**config.mk**
```make
export PLATFORM = sky130hd
export DESIGN_NAME = serial_frame_tx_flat
export DESIGN_NICKNAME = d
export VERILOG_FILES = /design/src/rtl/serial_frame_pkg.sv /design/src/rtl/serial_frame_tx_if.sv /design/src/rtl/serial_frame_shifter.sv /design/src/rtl/serial_frame_tx.sv /design/src/flat_wrapper.sv
export SDC_FILE = /design/constraint.sdc
export NUM_CORES = 1
export LEC_CHECK = 0
export ABC_AREA = 1
export CAP_MARGIN = 10
export CORE_MARGIN = 2
export CORE_UTILIZATION = 40
export CTS_BUF_LIST = sky130_fd_sc_hd__clkbuf_4 sky130_fd_sc_hd__clkbuf_8
export DETAILED_ROUTE_END_ITERATION = 8
export GPL_ROUTABILITY_DRIVEN = 0
export HOLD_SLACK_MARGIN = 0.02
export PLACE_DENSITY = 0.64
export SYNTH_ARGS = -nofsm -noshare
export SYNTH_HDL_FRONTEND = slang
export SYNTH_SLANG_ARGS = --single-unit
export TNS_END_PERCENT = 1
```
**constraint.sdc**
```tcl
create_clock -name i_clk -period 1.35 [get_ports i_clk]
set_input_delay 0.3375 -clock i_clk [delete_from_list [all_inputs] [get_ports i_clk]]
set_output_delay 0.3375 -clock i_clk [all_outputs]
set_load 0.03 [all_outputs]
```
**src/rtl/serial_frame_pkg.sv**
```systemverilog
// rtl/serial_frame_pkg.sv - shared types, defaults and helpers for the serial sync-pattern link
// Optional feature macro: SERIAL_FRAME_TX_PARITY_EN (adds the PARITY state)
package serial_frame_pkg;

  // Sync pattern defaults, shared with the receive-side sequence detector
  localparam int                      SYNC_W_DEF   = 3;
  localparam logic [SYNC_W_DEF-1:0]   SYNC_PAT_DEF = 3'b101;

  typedef enum logic [2:0] {
    ST_IDLE   = 3'd0,
    ST_SYNC   = 3'd1,
    ST_DATA   = 3'd2,
    ST_GAP    = 3'd3
`ifdef SERIAL_FRAME_TX_PARITY_EN
    ,
    ST_PARITY = 3'd4
`endif
  } tx_state_t;

  // Even parity: the bit that makes the total count of ones even
  function automatic logic even_parity(input logic [63:0] d);
    return ^d;
  endfunction

  function automatic int max3(input int a, input int b, input int c);
    int m;
    m = (a > b) ? a : b;
    return (m > c) ? m : c;
  endfunction

endpackage

```
**src/rtl/serial_frame_tx_if.sv**
```systemverilog
// rtl/serial_frame_tx_if.sv - parallel handshake and serial line bundle of the frame transmitter
interface serial_frame_tx_if #(
  parameter int DATA_W = 8
);
  logic [DATA_W-1:0] i_data;
  logic              i_valid;
  logic              o_ready;
  logic              o_bit;
  logic              o_bit_en;
  logic              o_busy;

  modport master (
    output i_data,
    output i_valid,
    input  o_ready,
    input  o_bit,
    input  o_bit_en,
    input  o_busy
  );

  modport slave (
    input  i_data,
    input  i_valid,
    output o_ready,
    output o_bit,
    output o_bit_en,
    output o_busy
  );
endinterface

```
**src/rtl/serial_frame_shifter.sv**
```systemverilog
// rtl/serial_frame_shifter.sv - MSB-first payload shift register plus per-state bit down-counter
module serial_frame_shifter #(
  parameter int DATA_W = 8,
  parameter int CNT_W  = 4
) (
  input  logic              i_clk,
  input  logic              i_rst_n,
  input  logic              i_load,
  input  logic [DATA_W-1:0] i_data,
  input  logic              i_shift,
  input  logic              i_cnt_load,
  input  logic [CNT_W-1:0]  i_cnt_val,
  input  logic              i_cnt_dec,
  output logic              o_msb,
  output logic              o_next_msb,
  output logic [CNT_W-1:0]  o_cnt,
  output logic              o_done
);

  logic [DATA_W-1:0] shreg_q;
  logic [CNT_W-1:0]  cnt_q;

  // Payload register: loaded on handshake, shifted left once per data bit sent
  always_ff @(posedge i_clk or negedge i_rst_n) begin
    if (!i_rst_n) begin
      shreg_q <= '0;
    end else if (i_load) begin
      shreg_q <= i_data;
    end else if (i_shift) begin
      shreg_q <= shreg_q << 1;
    end
  end

  // Down-counter: reloaded on each state entry, holds at zero rather than wrapping
  always_ff @(posedge i_clk or negedge i_rst_n) begin
    if (!i_rst_n) begin
      cnt_q <= '0;
    end else if (i_cnt_load) begin
      cnt_q <= i_cnt_val;
    end else if (i_cnt_dec && (cnt_q != '0)) begin
      cnt_q <= cnt_q - 1'b1;
    end
  end

  assign o_msb  = shreg_q[DATA_W-1];
  assign o_cnt  = cnt_q;
  assign o_done = (cnt_q == '0);

  // Bit that becomes the MSB after the next shift; the FSM registers it one cycle early
  generate
    if (DATA_W > 1) begin : g_next_msb
      assign o_next_msb = shreg_q[DATA_W-2];
    end else begin : g_next_msb_w1
      assign o_next_msb = 1'b0;
    end
  endgenerate

endmodule

```
**src/rtl/serial_frame_tx.sv**
```systemverilog
// rtl/serial_frame_tx.sv - serial frame transmitter: sync pattern, MSB-first payload, optional parity, idle gap
// Optional feature macro: SERIAL_FRAME_TX_PARITY_EN (even-parity bit after the payload)
module serial_frame_tx
  import serial_frame_pkg::*;
#(
  parameter int                DATA_W   = 8,
  parameter int                SYNC_W   = SYNC_W_DEF,
  parameter logic [SYNC_W-1:0] SYNC_PAT = SYNC_PAT_DEF,
  parameter int                GAP_LEN  = 2
) (
  input  logic               i_clk,
  input  logic               i_rst_n,
  serial_frame_tx_if.slave   bus
);

  localparam int CNT_MAX = max3(SYNC_W, DATA_W, GAP_LEN);
  localparam int CNT_W   = $clog2(CNT_MAX + 1);

  tx_state_t        state_q, state_d;
  logic             bit_q, bit_d;
  logic             en_q, en_d;
  logic             busy_q;
  logic             ready_q;

  logic             sh_load, sh_shift;
  logic             cnt_load, cnt_dec;
  logic [CNT_W-1:0] cnt_val;
  logic             sh_msb, sh_next_msb, cnt_done;
  logic [CNT_W-1:0] cnt_q;
  logic             sync_next;

  serial_frame_shifter #(
    .DATA_W (DATA_W),
    .CNT_W  (CNT_W)
  ) u_shifter (
    .i_clk      (i_clk),
    .i_rst_n    (i_rst_n),
    .i_load     (sh_load),
    .i_data     (bus.i_data),
    .i_shift    (sh_shift),
    .i_cnt_load (cnt_load),
    .i_cnt_val  (cnt_val),
    .i_cnt_dec  (cnt_dec),
    .o_msb      (sh_msb),
    .o_next_msb (sh_next_msb),
    .o_cnt      (cnt_q),
    .o_done     (cnt_done)
  );

`ifdef SERIAL_FRAME_TX_PARITY_EN
  logic par_q;

  // Parity is taken from the word as latched, since the shift register is consumed while sending
  always_ff @(posedge i_clk or negedge i_rst_n) begin
    if (!i_rst_n) begin
      par_q <= 1'b0;
    end else if (sh_load) begin
      par_q <= even_parity(64'(bus.i_data));
    end
  end
`endif

  // Next state plus the next serial bit; outputs are registered so bits are computed one cycle ahead
  always_comb begin
    state_d   = state_q;
    bit_d     = 1'b0;
    en_d      = 1'b0;
    sh_load   = 1'b0;
    sh_shift  = 1'b0;
    cnt_load  = 1'b0;
    cnt_val   = '0;
    cnt_dec   = 1'b0;
    sync_next = 1'b0;
    // In SYNC the counter holds the index of the bit on the line; the next one is index-1
    for (int i = 0; i < SYNC_W; i++) begin
      if (cnt_q == CNT_W'(i + 1)) sync_next = SYNC_PAT[i];
    end
    case (state_q)
      ST_IDLE: begin
        if (bus.i_valid) begin
          state_d  = ST_SYNC;
          sh_load  = 1'b1;
          cnt_load = 1'b1;
          cnt_val  = CNT_W'(SYNC_W - 1);
          bit_d    = SYNC_PAT[SYNC_W-1];
          en_d     = 1'b1;
        end
      end
      ST_SYNC: begin
        en_d = 1'b1;
        if (cnt_done) begin
          state_d  = ST_DATA;
          cnt_load = 1'b1;
          cnt_val  = CNT_W'(DATA_W - 1);
          bit_d    = sh_msb;
        end else begin
          cnt_dec = 1'b1;
          bit_d   = sync_next;
        end
      end
      ST_DATA: begin
        if (cnt_done) begin
`ifdef SERIAL_FRAME_TX_PARITY_EN
          state_d  = ST_PARITY;
          cnt_load = 1'b1;
          cnt_val  = '0;
          bit_d    = par_q;
          en_d     = 1'b1;
`else
          state_d  = ST_GAP;
          cnt_load = 1'b1;
          cnt_val  = CNT_W'(GAP_LEN - 1);
`endif
        end else begin
          sh_shift = 1'b1;
          cnt_dec  = 1'b1;
          bit_d    = sh_next_msb;
          en_d     = 1'b1;
        end
      end
`ifdef SERIAL_FRAME_TX_PARITY_EN
      ST_PARITY: begin
        state_d  = ST_GAP;
        cnt_load = 1'b1;
        cnt_val  = CNT_W'(GAP_LEN - 1);
      end
`endif
      ST_GAP: begin
        if (cnt_done) begin
          state_d = ST_IDLE;
        end else begin
          cnt_dec = 1'b1;
        end
      end
      default: begin
        state_d = ST_IDLE;
      end
    endcase
  end

  // State and registered line outputs; ready/busy are decodes of the state being entered
  always_ff @(posedge i_clk or negedge i_rst_n) begin
    if (!i_rst_n) begin
      state_q <= ST_IDLE;
      bit_q   <= 1'b0;
      en_q    <= 1'b0;
      busy_q  <= 1'b0;
      ready_q <= 1'b1;
    end else begin
      state_q <= state_d;
      bit_q   <= bit_d;
      en_q    <= en_d;
      busy_q  <= (state_d != ST_IDLE);
      ready_q <= (state_d == ST_IDLE);
    end
  end

  assign bus.o_bit    = bit_q;
  assign bus.o_bit_en = en_q;
  assign bus.o_busy   = busy_q;
  assign bus.o_ready  = ready_q;

endmodule

```
**src/flat_wrapper.sv**
```systemverilog
// flat-port wrapper written by rule: the top's interface ports become plain ports
module serial_frame_tx_flat import serial_frame_pkg::*;
#(
  parameter int                DATA_W   = 8,
  parameter int                SYNC_W   = SYNC_W_DEF,
  parameter logic [SYNC_W-1:0] SYNC_PAT = SYNC_PAT_DEF,
  parameter int                GAP_LEN  = 2
)
  (i_clk, i_rst_n, bus_i_data, bus_i_valid, bus_o_ready, bus_o_bit, bus_o_bit_en, bus_o_busy);
  serial_frame_tx_if #(.DATA_W(DATA_W)) bus_i ();
  input  logic i_clk;
  input  logic i_rst_n;
  input wire logic [$bits(bus_i.i_data)-1:0] bus_i_data;
  input wire logic [$bits(bus_i.i_valid)-1:0] bus_i_valid;
  output wire logic [$bits(bus_i.o_ready)-1:0] bus_o_ready;
  output wire logic [$bits(bus_i.o_bit)-1:0] bus_o_bit;
  output wire logic [$bits(bus_i.o_bit_en)-1:0] bus_o_bit_en;
  output wire logic [$bits(bus_i.o_busy)-1:0] bus_o_busy;
  assign bus_i.i_data = bus_i_data;
  assign bus_i.i_valid = bus_i_valid;
  assign bus_o_ready = bus_i.o_ready;
  assign bus_o_bit = bus_i.o_bit;
  assign bus_o_bit_en = bus_i.o_bit_en;
  assign bus_o_busy = bus_i.o_busy;
  serial_frame_tx #(.DATA_W(DATA_W), .SYNC_W(SYNC_W), .SYNC_PAT(SYNC_PAT), .GAP_LEN(GAP_LEN)) u_core (.i_clk(i_clk), .i_rst_n(i_rst_n), .bus(bus_i));
endmodule
```
==> out/qor.yml <==
cells_and_area:
  diodes: 0
  drive_gt1_frac: 0.358
  layout_common_cells: "nand2_1 (29), buf_4 (20), dfrtp_1 (18)"
  nets: 167
  layout_commonest_cell: "nand2_1"
  area_growth_pct: 41.4
  finalCoreUtilization: 0.588
clock_tree:
  clk_latency_ns: 0.31
  cts_made_buffers: 3
  cts-hold-fix-buffers: 0
  htreeDepth: 1
  cts_sinks: 19
  root_buffer: "clkbuf_4"
  cts_tree: "done"
  cts.clk_slew.worst_paths_ns: 0.11
  cts.path.max_buffers: 2
global_routing:
  grt_max_degree: 20
  grt_overflow: 0
  grt_pass1_wl_um: 3550
  antenna_found_initial: 0
  grt_pass1_vias: 769
  grtUsageTotal: 0.174
critical_path:
  worst-path-max-fanout: 6
  crit_arrival_ns: 1.63
  setup.worst_path.end_class: "flop"
  crit_path_start_kind: "flop"
  path_class: "reg2reg"
  critPathRequiredTime_ns: 1.56
drt:
  vias: 884
  drt-total-wl_um: 2290
  dr.pass1.iters: 4
  drtIter0Drc: 8
  drc_errors: 0
  wl_per_cell_um: 12.6
  viasPerCell: 4.88
  ant_nets: 0
synth:
  ys_warn_count: 0
  synth_simple_gate_area_frac: 0.284
  synth_top_family_by_area: "simple AND/OR/NAND/NOR gates"
  syn-num-nets: 128
  syn_inst: 113
  synth_top_area_share: 0.441
  synth.area.top_cells: "dfrtp_1 (44%), nand2_1 (12%), ha_1 (4.9%)"
  ys_seq_area_frac: 0.467
  yosysUniqueCellTypes: 25
  netlist_area_sq_um: 1020
  synth_compound_area_frac: 0.0993
  syn_area_per_cell_sq_um: 9.04
  synthXorXnorAreaFrac: 0.0172
  ys_ff_latch: 19
  synth_top_area_cell: "dfrtp_1"
  synthMuxAreaShare: 0
  synth-adder-area-share: 0.0490
floorplan:
  dieArea_sq_um: 2970
  pin_count: 15
  die_x_um: 54.5
  rows: 18
  start_util: 0.416
  core_area_sq_um: 2450
  die_h_um: 54.5
timing:
  worst_slack_ns: -0.0750
  period_share: 1.06
  setup_viol: 14
  min_period_ns: 1.43
  timing_hold_violations_final: 0
  fmax_mhz: 702
  fin_worst_skew_ns: 0.00721
  slew_viol_final: 0
  whs_ns: 0.353
  rsz0062_at_grt: "true"
power_and_ir_drop:
  pwr-share-seq: 0.336
  leakagePower_nw: 0.722
  powerDensity_nw_per_um2: 1990
  p_int_mw: 1.67
  switchingPower_mw: 1.21
  ir_drop_mv: 1.19
  p_sw_frac: 0.419
  p_clk_frac: 0.103
  p_comb_frac: 0.561
place:
  io_buffers: 14
  place_hpwl_um: 1560
worst_hold_path:
  min_path_type: "in2async"
job:
  maxCapViolations: 0
status:
  status: "finished with violations"
  failed_checks: "setup timing"
==> routing by layer <==
metal  track usage  wire length (um)  part of all wire
met4        0.0625                16            0.0070
met2         0.273              1160              0.51
met3        0.0574                77             0.034
met1         0.223              1030              0.45
met5             0                 0                 0
==> cells by family after synthesis <==
| logic type | count (synthesis) |
|---|---|
| other | 1 |
| adder cells (fa/ha/maj) | 4 |
| XOR/XNOR | 2 |
| buffers and inverters | 16 |
| flip-flops | 19 |
| AO/OA/AOI/OAI | 15 |
| AND/OR/NAND/NOR | 56 |
==> worst paths after layout <==
check | startpoint | end | slack, ns | depth (start not counted)
max in group asynchronous | i_rst_n | u_core.bus.o_ready$_DFF_PN1_ | 0.73 | 2
max reg2reg | u_core.u_shifter.o_cnt[1]$_DFFE_PN0P_ | u_core.bus.o_busy$_DFF_PN0_ | -0.08 | 8
max | u_core.u_shifter.o_cnt[1]$_DFFE_PN0P_ | u_core.bus.o_busy$_DFF_PN0_ | -0.08 | 8
min | i_rst_n | u_core.state_q[0]$_DFF_PN0_ | 0.35 | 2
min in group i_clk | u_core.u_shifter.shreg_q[2]$_DFFE_PN0P_ | u_core.u_shifter.shreg_q[2]$_DFFE_PN0P_ | 0.50 | 2
min reg2reg | u_core.u_shifter.shreg_q[2]$_DFFE_PN0P_ | u_core.u_shifter.shreg_q[2]$_DFFE_PN0P_ | 0.50 | 2
==> stage by stage <==
stage | worst slack (ns) | area [sq um] | total power, mW | TNS [ns] | instances
2_1_floorplan | -0.0201 | 1030 | 1.84 | -0.102 | 113
3_3_place_gp | -0.248 | 1270 | 2.27 | -2.98 | 167
3_5_place_dp | -0.301 | 1270 | 2.31 | -3.56 | 167
4_1_cts | -0.0556 | 1330 | 2.68 | -0.287 | 174
5_1_grt | -0.132 | 1440 | 3.11 | -1.67 | 181
6_report | -0.0750 | 1440 | 2.88 | -0.615 | 181
==> layout make-up <==
class	instances	area (sq um)
inverter	14	55.1
tap	30	37.5
fill	217	1010
clock inverter	1	5.00
timing repair buffer	36	318
multi-input combinational	78	529
clock buffer	3	22.5
sequential	19	477
==> synth_stat cells <==
master / count
xor2_1: 2
buf_8: 1
ha_1: 4
o21ai_2: 1
a22oi_1: 5
inv_4: 1
nor3_1: 1
nand4_1: 3
o211ai_1: 4
inv_1: 13
nor2_1: 4
nand2_1: 32
nor2_8: 1
o21ai_1: 1
dfstp_2: 1
a21oi_1: 2
nor2_2: 1
nand3_1: 7
buf_6: 1
nand2_2: 3
nor2_4: 3
dfrtp_1: 18
o21ai_0: 2
nand3_4: 1
conb_1: 1
==> power groups by stage <==
| stage | clock, mW | sequential (mW) | combinational, mW |
|---|---|---|---|
| after global routing | 0.348 | 0.993 | 1.77 |
| after CTS | 0.316 | 0.954 | 1.41 |
| after floorplan | 0 | 1.06 | 0.783 |
| final | 0.297 | 0.968 | 1.61 |
| after detailed placement | 0 | 0.965 | 1.35 |
| after global placement | 0 | 0.961 | 1.31 |
==> repair_timing <==
item	4_1_cts	5_1_grt
resized for setup	8	16
pin swaps	1	10
buffers inserted	3	7
endpoints found under the setup margin	13	17
==> flip-flops by register name, summed over array words and instances, names as in the netlist <==
signal	count
u_core.u_shifter.shreg_q	8
u_core.bus.o_bit	1
u_core.bus.o_ready	1
u_core.bus.o_bit_en	1
u_core.bus.o_busy	1
u_core.u_shifter.o_cnt	4
u_core.state_q	3
==> critical path, cell delays in order (launching register included) <==
cell     delay [ns]
dfrtp_1        0.42
inv_2          0.08
ha_4           0.15
nand2_4        0.05
nor2_4         0.15
nor2_4         0.07
nor2_8         0.14
nand3_4        0.11
buf_4          0.15
Note: power is estimated with default switching activity, not from simulation.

* * * * * * *

What you are asked to do. Say how many lines in the entries include the string "flops", and write nothing besides that number.

Output for this task. 2